§ **WHAT IS REQUIRED**
Please print each record below exactly as it is written.

[[ DATA, beginning ]]

--- src/rtl/meter_key_conditioner.sv ---
// Debounces six meter pushbuttons and issues at most one key pulse per cycle,
// queuing simultaneous presses in priority order. Macro: KEY_AUTOREPEAT_EN.
module meter_key_conditioner
  import meter_key_pkg::*;
#(
  parameter int DEBOUNCE_CYCLES = DEBOUNCE_CYCLES_DEF,
  parameter int REPEAT_DELAY    = REPEAT_DELAY_DEF,
  parameter int REPEAT_PERIOD   = REPEAT_PERIOD_DEF
) (
  input  logic                clk,
  input  logic                rst,
  input  logic [NUM_KEYS-1:0] key_raw,
  output logic [NUM_KEYS-1:0] key_pulse,
  output logic [NUM_KEYS-1:0] key_held,
  output logic                pend_any
);

  logic [NUM_KEYS-1:0] stable;
  logic [NUM_KEYS-1:0] press_evt;
  logic [NUM_KEYS-1:0] rep_evt;
  logic [NUM_KEYS-1:0] pending;
  logic [NUM_KEYS-1:0] issue;
  logic [NUM_KEYS-1:0] pending_nxt;

  // Highest set bit wins: rst1 > rst2 > add4 > add3 > add2 > add1
  function automatic logic [NUM_KEYS-1:0] pri_onehot(input logic [NUM_KEYS-1:0] req);
    pri_onehot = '0;
    for (int i = 0; i < NUM_KEYS; i++) begin
      if (req[i]) pri_onehot = NUM_KEYS'(1) << i;
    end
  endfunction

  for (genvar i = 0; i < NUM_KEYS; i++) begin : g_key
    key_debounce #(
      .DEBOUNCE_CYCLES(DEBOUNCE_CYCLES)
    ) u_debounce (
      .clk      (clk),
      .rst      (rst),
      .key_raw  (key_raw[i]),
      .stable   (stable[i]),
      .press_evt(press_evt[i])
    );
  end

`ifdef KEY_AUTOREPEAT_EN
  localparam int HW = $clog2(REPEAT_DELAY + REPEAT_PERIOD);
  localparam logic [HW-1:0] HOLD_FIRST = HW'(REPEAT_DELAY - 1);
  localparam logic [HW-1:0] HOLD_WRAP  = HW'(REPEAT_DELAY + REPEAT_PERIOD - 1);
  localparam logic [HW-1:0] HOLD_BASE  = HW'(REPEAT_DELAY);

  for (genvar i = 0; i < NUM_KEYS; i++) begin : g_repeat
    if (i <= KEY_ADD4) begin : g_add
      logic [HW-1:0] hold_cnt;

      // Fires on the edge where the hold count reaches the delay, then every period
      assign rep_evt[i] = stable[i] && !press_evt[i] &&
                          ((hold_cnt == HOLD_FIRST) || (hold_cnt == HOLD_WRAP));

      always_ff @(posedge clk) begin
        if (rst || !stable[i] || press_evt[i]) begin
          hold_cnt <= '0;
        end else if (hold_cnt == HOLD_WRAP) begin
          hold_cnt <= HOLD_BASE;
        end else begin
          hold_cnt <= hold_cnt + 1'b1;
        end
      end
    end else begin : g_rst_key
      assign rep_evt[i] = 1'b0;
    end
  end
`else
  assign rep_evt = '0;
`endif

  // A new event on the key being issued this edge merges into that pulse
  assign issue       = pri_onehot(pending);
  assign pending_nxt = (pending | press_evt | rep_evt) & ~issue;
  assign key_held    = stable;

  always_ff @(posedge clk) begin
    if (rst) begin
      pending   <= '0;
      key_pulse <= '0;
      pend_any  <= 1'b0;
    end else begin
      pending   <= pending_nxt;
      key_pulse <= issue;
      pend_any  <= |pending_nxt;
    end
  end

endmodule

--- config.mk ---
export PLATFORM = sky130hd
export DESIGN_NAME = meter_key_conditioner
export DESIGN_NICKNAME = d
export VERILOG_FILES = /design/src/rtl/meter_key_pkg.sv /design/src/rtl/meter_key_conditioner_key_debounce.sv /design/src/rtl/meter_key_conditioner.sv
export SDC_FILE = /design/constraint.sdc
export NUM_CORES = 1
export LEC_CHECK = 0
export ABC_AREA = 1
export BUFFER_PORTS_ARGS = -buffer_cell sky130_fd_sc_hd__buf_2
export CAP_MARGIN = 20
export CORE_MARGIN = 2
export CORE_UTILIZATION = 30
export DETAILED_ROUTE_END_ITERATION = 10
export SKIP_CTS_REPAIR_TIMING = 1
export SLEW_MARGIN = 30
export SYNTH_ARGS = -nofsm -noshare
export SYNTH_HDL_FRONTEND = slang
export SYNTH_HIERARCHICAL = 1
export SYNTH_SLANG_ARGS = --single-unit
export TNS_END_PERCENT = 100
--- constraint.sdc ---
create_clock -name clk -period 4.1 [get_ports clk]
set_clock_uncertainty 0.05 [all_clocks]
set_input_delay 0.205 -clock clk [delete_from_list [all_inputs] [get_ports clk]]
set_output_delay 0.205 -clock clk [all_outputs]
set_load 0.02 [all_outputs]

[[ DATA, end ]]

§ **RESULT**
--- src/rtl/meter_key_conditioner.sv ---
// Debounces six meter pushbuttons and issues at most one key pulse per cycle,
// queuing simultaneous presses in priority order. Macro: KEY_AUTOREPEAT_EN.
module meter_key_conditioner
  import meter_key_pkg::*;
#(
  parameter int DEBOUNCE_CYCLES = DEBOUNCE_CYCLES_DEF,
  parameter int REPEAT_DELAY    = REPEAT_DELAY_DEF,
  parameter int REPEAT_PERIOD   = REPEAT_PERIOD_DEF
) (
  input  logic                clk,
  input  logic                rst,
  input  logic [NUM_KEYS-1:0] key_raw,
  output logic [NUM_KEYS-1:0] key_pulse,
  output logic [NUM_KEYS-1:0] key_held,
  output logic                pend_any
);

  logic [NUM_KEYS-1:0] stable;
  logic [NUM_KEYS-1:0] press_evt;
  logic [NUM_KEYS-1:0] rep_evt;
  logic [NUM_KEYS-1:0] pending;
  logic [NUM_KEYS-1:0] issue;
  logic [NUM_KEYS-1:0] pending_nxt;

  // Highest set bit wins: rst1 > rst2 > add4 > add3 > add2 > add1
  function automatic logic [NUM_KEYS-1:0] pri_onehot(input logic [NUM_KEYS-1:0] req);
    pri_onehot = '0;
    for (int i = 0; i < NUM_KEYS; i++) begin
      if (req[i]) pri_onehot = NUM_KEYS'(1) << i;
    end
  endfunction

  for (genvar i = 0; i < NUM_KEYS; i++) begin : g_key
    key_debounce #(
      .DEBOUNCE_CYCLES(DEBOUNCE_CYCLES)
    ) u_debounce (
      .clk      (clk),
      .rst      (rst),
      .key_raw  (key_raw[i]),
      .stable   (stable[i]),
      .press_evt(press_evt[i])
    );
  end

`ifdef KEY_AUTOREPEAT_EN
  localparam int HW = $clog2(REPEAT_DELAY + REPEAT_PERIOD);
  localparam logic [HW-1:0] HOLD_FIRST = HW'(REPEAT_DELAY - 1);
  localparam logic [HW-1:0] HOLD_WRAP  = HW'(REPEAT_DELAY + REPEAT_PERIOD - 1);
  localparam logic [HW-1:0] HOLD_BASE  = HW'(REPEAT_DELAY);

  for (genvar i = 0; i < NUM_KEYS; i++) begin : g_repeat
    if (i <= KEY_ADD4) begin : g_add
      logic [HW-1:0] hold_cnt;

      // Fires on the edge where the hold count reaches the delay, then every period
      assign rep_evt[i] = stable[i] && !press_evt[i] &&
                          ((hold_cnt == HOLD_FIRST) || (hold_cnt == HOLD_WRAP));

      always_ff @(posedge clk) begin
        if (rst || !stable[i] || press_evt[i]) begin
          hold_cnt <= '0;
        end else if (hold_cnt == HOLD_WRAP) begin
          hold_cnt <= HOLD_BASE;
        end else begin
          hold_cnt <= hold_cnt + 1'b1;
        end
      end
    end else begin : g_rst_key
      assign rep_evt[i] = 1'b0;
    end
  end
`else
  assign rep_evt = '0;
`endif

  // A new event on the key being issued this edge merges into that pulse
  assign issue       = pri_onehot(pending);
  assign pending_nxt = (pending | press_evt | rep_evt) & ~issue;
  assign key_held    = stable;

  always_ff @(posedge clk) begin
    if (rst) begin
      pending   <= '0;
      key_pulse <= '0;
      pend_any  <= 1'b0;
    end else begin
      pending   <= pending_nxt;
      key_pulse <= issue;
      pend_any  <= |pending_nxt;
    end
  end

endmodule

--- config.mk ---
export PLATFORM = sky130hd
export DESIGN_NAME = meter_key_conditioner
export DESIGN_NICKNAME = d
export VERILOG_FILES = /design/src/rtl/meter_key_pkg.sv /design/src/rtl/meter_key_conditioner_key_debounce.sv /design/src/rtl/meter_key_conditioner.sv
export SDC_FILE = /design/constraint.sdc
export NUM_CORES = 1
export LEC_CHECK = 0
export ABC_AREA = 1
export BUFFER_PORTS_ARGS = -buffer_cell sky130_fd_sc_hd__buf_2
export CAP_MARGIN = 20
export CORE_MARGIN = 2
export CORE_UTILIZATION = 30
export DETAILED_ROUTE_END_ITERATION = 10
export SKIP_CTS_REPAIR_TIMING = 1
export SLEW_MARGIN = 30
export SYNTH_ARGS = -nofsm -noshare
export SYNTH_HDL_FRONTEND = slang
export SYNTH_HIERARCHICAL = 1
export SYNTH_SLANG_ARGS = --single-unit
export TNS_END_PERCENT = 100
--- constraint.sdc ---
create_clock -name clk -period 4.1 [get_ports clk]
set_clock_uncertainty 0.05 [all_clocks]
set_input_delay 0.205 -clock clk [delete_from_list [all_inputs] [get_ports clk]]
set_output_delay 0.205 -clock clk [all_outputs]
set_load 0.02 [all_outputs]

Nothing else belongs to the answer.